Hello, does anyone know if Home Affairs accept X rays and medical report from my country of origin ,if i have both documents translated to English made by a sworn translator?? I would like to apply for PR ,thanks


----------



## shumifan49 (Sep 18, 2013)

Because you have to apply from abroad, these reports have to be from your country of origin. The translations have to be done by an official translation agency duly stamped and certified.


----------



## Pitadeon (Feb 23, 2014)

I live in SA , i applied for my spousal permit renewal while i was on holiday in my country visiting my family, and i flew back to SA ,they asked me for these documents for the renewal so , i just don't want to to them all over again here in SA to apply for my PR thats why i was wondering if this would be ok if i get them translated into english by a sworn translator....


----------



## LegalMan (Dec 26, 2012)

Home Affairs does not understand Spanish.


----------



## Pitadeon (Feb 23, 2014)

I know that !!! And ....that wasn't the question in first place....


----------



## 2fargone (Jun 14, 2011)

Hi,

I can't help with the translation part. But, Home Affairs accepted my TB report (I had that instead of the x-ray) and my medical. I had these done in the USA, and brought to South Africa. This was quite a few years ago, and things might have changed.

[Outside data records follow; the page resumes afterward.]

**config.mk**
```make
export PLATFORM = sky130hd
export DESIGN_NAME = gate_unit_pipe
export DESIGN_NICKNAME = d
export VERILOG_FILES = /design/src/rtl/gate_unit_pipe.sv
export SDC_FILE = /design/constraint.sdc
export NUM_CORES = 1
export LEC_CHECK = 0
export CAP_MARGIN = 20
export CELL_PAD_IN_SITES_DETAIL_PLACEMENT = 1
export CELL_PAD_IN_SITES_GLOBAL_PLACEMENT = 2
export CORE_ASPECT_RATIO = 1.75
export CORE_MARGIN = 5
export CORE_UTILIZATION = 32
export DETAILED_ROUTE_END_ITERATION = 10
export PLACE_DENSITY_LB_ADDON = 0.1
export SLEW_MARGIN = 20
export SYNTH_ARGS = -nofsm -noshare
export SYNTH_HDL_FRONTEND = slang
export SYNTH_SLANG_ARGS = --single-unit
export TNS_END_PERCENT = 20
```
**constraint.sdc**
```tcl
create_clock -name clk -period 2.03 [get_ports clk]
set_input_delay 0.406 -clock clk [delete_from_list [all_inputs] [get_ports clk]]
set_output_delay 0.406 -clock clk [all_outputs]
set_load 0.02 [all_outputs]
```
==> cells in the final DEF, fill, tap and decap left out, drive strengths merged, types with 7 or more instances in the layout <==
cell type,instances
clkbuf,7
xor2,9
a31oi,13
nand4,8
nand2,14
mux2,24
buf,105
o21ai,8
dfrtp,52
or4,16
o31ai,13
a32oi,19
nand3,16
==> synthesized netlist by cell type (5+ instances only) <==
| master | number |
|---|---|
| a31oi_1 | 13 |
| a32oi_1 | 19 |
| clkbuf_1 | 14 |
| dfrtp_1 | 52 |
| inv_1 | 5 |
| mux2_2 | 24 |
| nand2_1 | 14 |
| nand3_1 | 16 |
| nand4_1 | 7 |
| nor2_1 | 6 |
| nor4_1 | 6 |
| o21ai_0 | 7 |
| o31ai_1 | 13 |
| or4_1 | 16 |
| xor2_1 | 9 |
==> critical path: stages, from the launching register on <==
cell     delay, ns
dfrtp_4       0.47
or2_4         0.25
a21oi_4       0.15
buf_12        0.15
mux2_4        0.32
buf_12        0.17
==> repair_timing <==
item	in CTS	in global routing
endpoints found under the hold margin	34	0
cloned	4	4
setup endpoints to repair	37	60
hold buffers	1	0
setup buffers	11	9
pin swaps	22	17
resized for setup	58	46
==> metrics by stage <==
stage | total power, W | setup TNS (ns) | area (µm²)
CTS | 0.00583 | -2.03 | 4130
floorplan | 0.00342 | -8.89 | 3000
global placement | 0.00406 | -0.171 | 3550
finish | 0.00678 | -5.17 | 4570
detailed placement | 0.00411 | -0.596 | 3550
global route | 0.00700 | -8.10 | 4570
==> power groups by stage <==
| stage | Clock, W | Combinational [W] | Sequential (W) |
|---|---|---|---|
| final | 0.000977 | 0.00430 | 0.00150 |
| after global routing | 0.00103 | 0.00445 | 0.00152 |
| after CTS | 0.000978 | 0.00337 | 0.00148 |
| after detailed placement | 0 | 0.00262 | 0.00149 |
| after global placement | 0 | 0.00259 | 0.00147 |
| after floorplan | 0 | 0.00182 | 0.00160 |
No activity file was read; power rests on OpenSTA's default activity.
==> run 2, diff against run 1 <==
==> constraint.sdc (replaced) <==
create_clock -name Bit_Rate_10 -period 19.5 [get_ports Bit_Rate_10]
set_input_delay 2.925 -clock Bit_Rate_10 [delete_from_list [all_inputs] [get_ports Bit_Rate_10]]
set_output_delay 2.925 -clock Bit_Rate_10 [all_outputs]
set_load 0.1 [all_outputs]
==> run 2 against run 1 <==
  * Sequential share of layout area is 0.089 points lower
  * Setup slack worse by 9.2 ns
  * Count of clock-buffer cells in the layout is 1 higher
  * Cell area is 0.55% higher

How old are the X-ray and medical?


----------



## Pitadeon (Feb 23, 2014)

Thanks , 4 weeks old so i should be ok ...I have heard they mustn't be older than 6months..


----------



## 2fargone (Jun 14, 2011)

Pitadeon said:


> Thanks , 4 weeks old so i should be ok ...I have heard they mustn't be older than 6months..


Yes, 6 months.


----------



## LegalMan (Dec 26, 2012)

*Documents for Home Affairs*



Pitadeon said:


> I know that !!! And ....that wasn't the question in first place....


Yes, it was.



> Hello, does anyone know if Home Affairs accept X rays and medical report from my country of origin ,if i have both documents translated to English made by a sworn translator??


Yes, if you have them translated, they will accept them.


----------